US Releases Some Secrets on 1980 El Salvador Murders

Weekly News Update on the Americas, No.439, 28 June 1998

According to the New York Times, US secretary of state Madeleine Albright has ordered the release of some 300 pages of State Department documents on the 1980 rape and murder of four US women church workers in El Salvador. The documents are to be published and posted on the State Department's web site.

The US and Salvadoran governments have both insisted that the killings were carried out by four National Guard soldiers and one low-ranking officer on their own initiative; the five were convicted in 1984. But the documents show that in February 1985, the defense minister at the time of the killings, Gen. Jose Guillermo Garcia, told then-US ambassador to El Salvador Thomas Pickering that "[w]hen it became clear that the women had been murdered, he thought immediately of Col. Edgardo Casanova," according to a cable the embassy sent to Washington. Col. Casanova was military commander of the zone where the women were abducted. "Without recounting specifics, Gen. Garcia noted that, sometime before the churchwomen incident, something similar had occurred within the territory falling under Casanova's jurisdiction." Pickering says in another cable that Deputy Defense Minister Col. Rafael Flores Lima talked to him about information that "Edgardo Casanova had been aware of and possibly ordered the murder of the churchwomen."

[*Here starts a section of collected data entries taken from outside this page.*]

This is an optimization exercise on Yosys and OpenROAD, whose aim is small area and a short achievable clock period, not a production implementation.
Function was not checked in any run shown here: the RTL went through the layout flow alone.

==> flow/design.v (outline; a module is shown in full before it is edited, if it fits) <==
// module Mul12_CS: 243 lines
// module Tab_P12: 14 lines
// module Tab_P16: 14 lines
// module Tab_P20: 14 lines
// module Tab_F12: 14 lines
// module Tab_F12x2: 14 lines
// module CSA: 11 lines
// module Butterfly_Unit: 101 lines
module Butterfly_Unit (
    input clk,
    input reset,
    input [1:0] operation,   
    input valid_in,
    input [11:0] a_in,
    input [11:0] b_in,
    input [11:0] zeta,
    output reg [11:0] a_out,
    output reg [11:0] b_out,
    output reg valid_out
);
  // ...
==> flow/run.sh <==
#!/bin/bash
# synth_recipe.tcl (not shown) runs the flow's synth.tcl, then flattens the netlist and writes it again
# the make line also repeats each setting of config.mk as NAME=value (left out here)
make -C /OpenROAD-flow-scripts/flow DESIGN_CONFIG=/design/flow/config.mk WORK_HOME=/design/flow/orfs CLKGATE_MAP_FILE= SYNTH_SCRIPT=/design/flow/synth_recipe.tcl finish
==> flow/config.mk <==
export PLATFORM = sky130hd
export DESIGN_NAME = Butterfly_Unit
export DESIGN_NICKNAME = Butterfly_Unit
export VERILOG_FILES = /design/flow/design.v
export SDC_FILE = /design/flow/constraint.sdc
export NUM_CORES = 4
export LEC_CHECK = 0
export CAP_MARGIN = 20
export CORE_MARGIN = 2
export CORE_UTILIZATION = 40
export SETUP_SLACK_MARGIN = 2.7
export SLEW_MARGIN = 20
==> flow/constraint.sdc <==
create_clock -name core_clock -period 6.5 [get_ports {clk}]
set_input_delay 1.3000 -clock core_clock [delete_from_list [all_inputs] [get_ports {clk}]]
set_output_delay 1.3000 -clock core_clock [all_outputs]
set_load 0.01 [all_outputs]
==> impl_metrics.yaml, run 1 <==
synthesis:
  synth_fa_ha_area_share_pct: 33.32
  synth_top_area_share_pct: 23.35
  synth_seq_cells: 196
  netlist_area_sq_um: 16810
  synth_xor_area_share_pct: 5.248
  synth.largest_area_cell: "dfxtp_1"
placed_design:
  io_buffers: 65
timing:
  worst_slack_ns: 2.801
  worstMarginPinSlew_ns: 1.003
  setup_viol: 0
  setup_tns_ns: 0
final_layout:
  largest_reg_flops: 23
  diodes: 1
  seq_area_sq_um: 3936
  synthToLayoutAreaGrowth_pct: 14.20
hold_path:
  hold_end: "s2[11]"
routing:
  viasPerCell: 5.039
  wl_met2_mm: 19.05
run_status:
  status: "timing/DRC/antenna clean"
worst_setup_path:
  path_max_fanout: 9
  crit_family: "adder cells"
  critical_path_class: "reg -> reg"
clock_tree:
  cts_setup_buffers: 6
  ctsHoldBuffers: 0
global_route:
  gr-usage-met3_pct: 2.299
==> inputs of run 2 (changes only) <==
--- a/flow/config.mk
+++ b/flow/config.mk
@@ -10,3 +10,3 @@
 export CORE_UTILIZATION = 40
-export SETUP_SLACK_MARGIN = 2.7
+export SETUP_SLACK_MARGIN = 3.1
 export SLEW_MARGIN = 20
==> run 2 against run 1 <==
Still clean. Clock-buffer cell count unchanged. Global-route usage increased by 0.43 points. Clock skew increased by 0.0090 ns. Die area unchanged. Register-to-register slack improved by 0.07 ns. Hold slack got worse by 0.0039 ns. Critical path type unchanged. Highest routed layer unchanged.
==> impl_metrics.yaml, run 2 <==
timing:
  worstMarginPinSlew_ns: 0.9887
  slew-limit-headroom_pct: 33.99
  fmax_mhz: 275.6
  slew_violations: 0
  grt_setup_unrepaired: "true"
  min_period_ns: 3.628
  setup_tns_ns: 0
  skew_ns: 0.02026
  setup_viol: 0
  finalCritPeriodShare_pct: 55.82
  worst_slack_ns: 2.872
  finalHoldViolations: 0
clock_tree:
  ctsHoldBuffers: 0
  cts_buffers: 17
  clk_latency_ns: 0.46
  cts_tree: "yes"
  cts_num_sinks: 196
  cts.path.max_buffers: 2
  clk_pin_slew_ns: 0.08
  cts_max_level: 4
  cts_root_buf: "clkbuf_16"
floorplanning:
  dieWidth_um: 209.0
  initial_core_util_pct: 40.34
  die_area_sq_um: 43670
  ios: 66
  num_rows: 75
  core-area_sq_um: 41670
  die_y_um: 209.0
global_route:
  grt-busiest-layer: "met2"
  grt_util_met2_pct: 32.53
  grt_overflow: 0
  grt_pass1_wl_mm: 65.03
  gr-usage-met3_pct: 2.615
  grt_use_met1_pct: 23.51
  grt_pass1_vias: 12970
  antenna_found_initial: 1
  grt_usage_pct: 18.45
  grt_max_degree: 37
worst_setup_path:
  reg2reg_from: "xs3[12]"
  path_max_fanout: 7
  r2r_cells: 16
  cp.required_ns: 6.87
  critical_path_class: "reg -> reg"
  rr_endpoint: "r4[9]"
  startpoint_type: "register"
  r2r_setup_slack_ns: 2.87
  endpoint_kind: "register"
  cp_data_arrival_time_ns: 4.00
synthesis:
  netlist-cell-type-count: 90
  syn-num-nets: 2214
  synth-async-reset-ratio_pct: 0
  synth.largest_area_cell: "dfxtp_1"
  synthCells: 1828
  synth_top_area_share_pct: 23.35
  yosysWarningCount: 1
  yosysMostFrequentCell: "inv_1"
  seq_area_frac_synth_pct: 23.35
  synth_commonest_cells: "inv_1, dfxtp_1, ha_1, fa_1, and2_1"
  synth_seq_cells: 196
  synth.area.top_cells: "dfxtp_1, fa_1, ha_1"
  ys.flop_type: "dfxtp_1"
  netlist_area_sq_um: 16810
  synth_edf_count: 0
  avgSynthCellArea_sq_um: 9.194
placed_design:
  io_buffers: 65
  gp_congestion: 0.8716
  dp_hpwl_mm: 30.20
  placed_cell_area_sq_um: 18140
  dp.cells: 2383
  place_ws_ns: 2.184
routing:
  viasPerCell: 5.037
  drc: 0
  routed_wl_mm: 40.45
  wl_per_cell_um: 16.08
  dr.first_iter.drc_count: 494
  drt-pass1-iter-count: 5
  ant_nets: 0
  dr_total_vias: 12670
hold_path:
  hold_start: "op1[1]"
  hold_end: "op2[1]"
  hold_path.class: "reg -> reg"
  hold_path_depth: 0
final_layout:
  layout_common_cells: "inv_1, dfxtp_1, fa_1, ha_1, and2_1"
  instances_no_fill: 2515
  synthToLayoutAreaGrowth_pct: 22.92
  design_area_sq_um: 20660
  largest_reg_flops: 23
  layout-drive-gt1-share_pct: 18.73
  final_common_cell: "inv_1"
  largest_register: "px2"
  nets: 2348
run_status:
  status: "timing/DRC/antenna clean"
run:
  maxCapViolations: 0
## run 2: cell counts after synthesis
No cell type changed its count.
## run 2: how the worst max path moves through the flow
stage,to,start
6_report,r4[9],xs3[12]
5_1_grt,r4[9],xs3[12]
4_1_cts,r4[9],xc3[12]
3_5_place_dp,m1[11],a_in[1]
3_3_place_gp,m1[11],a_in[1]
2_1_floorplan,r4[11],xc3[12]
## run 2: critical path: stages (launching register included)
cell and delay (ns):
dfxtp_4 0.43, nor3_4 0.07, buf_12 0.14, nand2b_4 0.14
fa_2 0.55, inv_2 0.05, ha_4 0.27, inv_2 0.05
ha_4 0.17, fa_2 0.37, a21oi_4 0.18, o21ai_4 0.08
a2111oi_4 0.38, nor2_1 0.11, xnor2_1 0.15, mux2_2 0.27
a22oi_2 0.15
## run 2: stage by stage
step	util [%]	hold WS [ns]
floorplan	-	0.3096
CTS	47.39	0.3215
finish	49.59	0.3200
global placement	43.53	0.3101
detailed placement	43.53	0.3121
global route	49.59	0.3216
## run 2: cell type report
class	instances	area, sq um
fillers	3872	21010
multi-input cells	1268	12620
flip-flops and latches	196	3999
repair buffers	165	1567
inverters	314	1185
well taps	539	674.4
clock buffers	17	425.4
clock inverters	15	190.2
diodes	1	2.502
## run 2: what timing repair did
| item | CTS | global route |
|---|---|---|
| endpoints found under the setup margin | 78 | 67 |
| setup buffers | 50 | 46 |
| cloned | 1 | 2 |
| pin swaps | 54 | 77 |
| resized for setup | 166 | 120 |
## run 2: logic make-up after synthesis
logic type                 count (synthesis)  share of synthesized area, %
and+or+nand+nor                          473                         14.75
adders and majority gates                345                         33.32
other                                      1                       0.02231
DFF                                      196                         23.35
AOI/OAI and AO/OA                        315                         12.86
muxes                                     34                         2.070
buffers and inverters                    365                         8.390
xor gates and xnor gates                  99                         5.248
## run 2: routing by layer
layer | part of all wire (%) | routed length [um]
met5 | 0 | 0
met4 | 1.9 | 767
met3 | 3.0 | 1217
met2 | 50 | 20090
met1 | 45 | 18370
==> inputs of run 3 (changes only) <==
--- a/flow/config.mk
+++ b/flow/config.mk
@@ -10,3 +10,3 @@
 export CORE_UTILIZATION = 40
-export SETUP_SLACK_MARGIN = 3.1
+export SETUP_SLACK_MARGIN = 3.4
 export SLEW_MARGIN = 20
==> run 3 against run 2 <==
Still clean. Global-route usage is 0.75 points higher. Non-clock buffer count grew 32. Core utilization rose by 1.7 points. Clock-buffer cell count stayed put. Critical path depth fell by 3. Hold slack worse by 0.0067 ns. Wire length grew 3.4%. Via count grew 1.9%. Sequential share of layout area down 0.61 points.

In 1993 a UN Truth Commission report found that Gen. Garcia and Col. Carlos Eugenio Vides Casanova had organized and directed a coverup of the murders. Vides Casanova, who in 1980 was the director of the National Guard, is a first cousin and lifelong friend of Edgardo Casanova. Vides Casanova was eventually promoted to general and became defense minister, working closely with US authorities. He retired in 1989 and immediately moved to Florida, where he was granted permanent residence and now lives with his wife and children. [NYT 6/25/98]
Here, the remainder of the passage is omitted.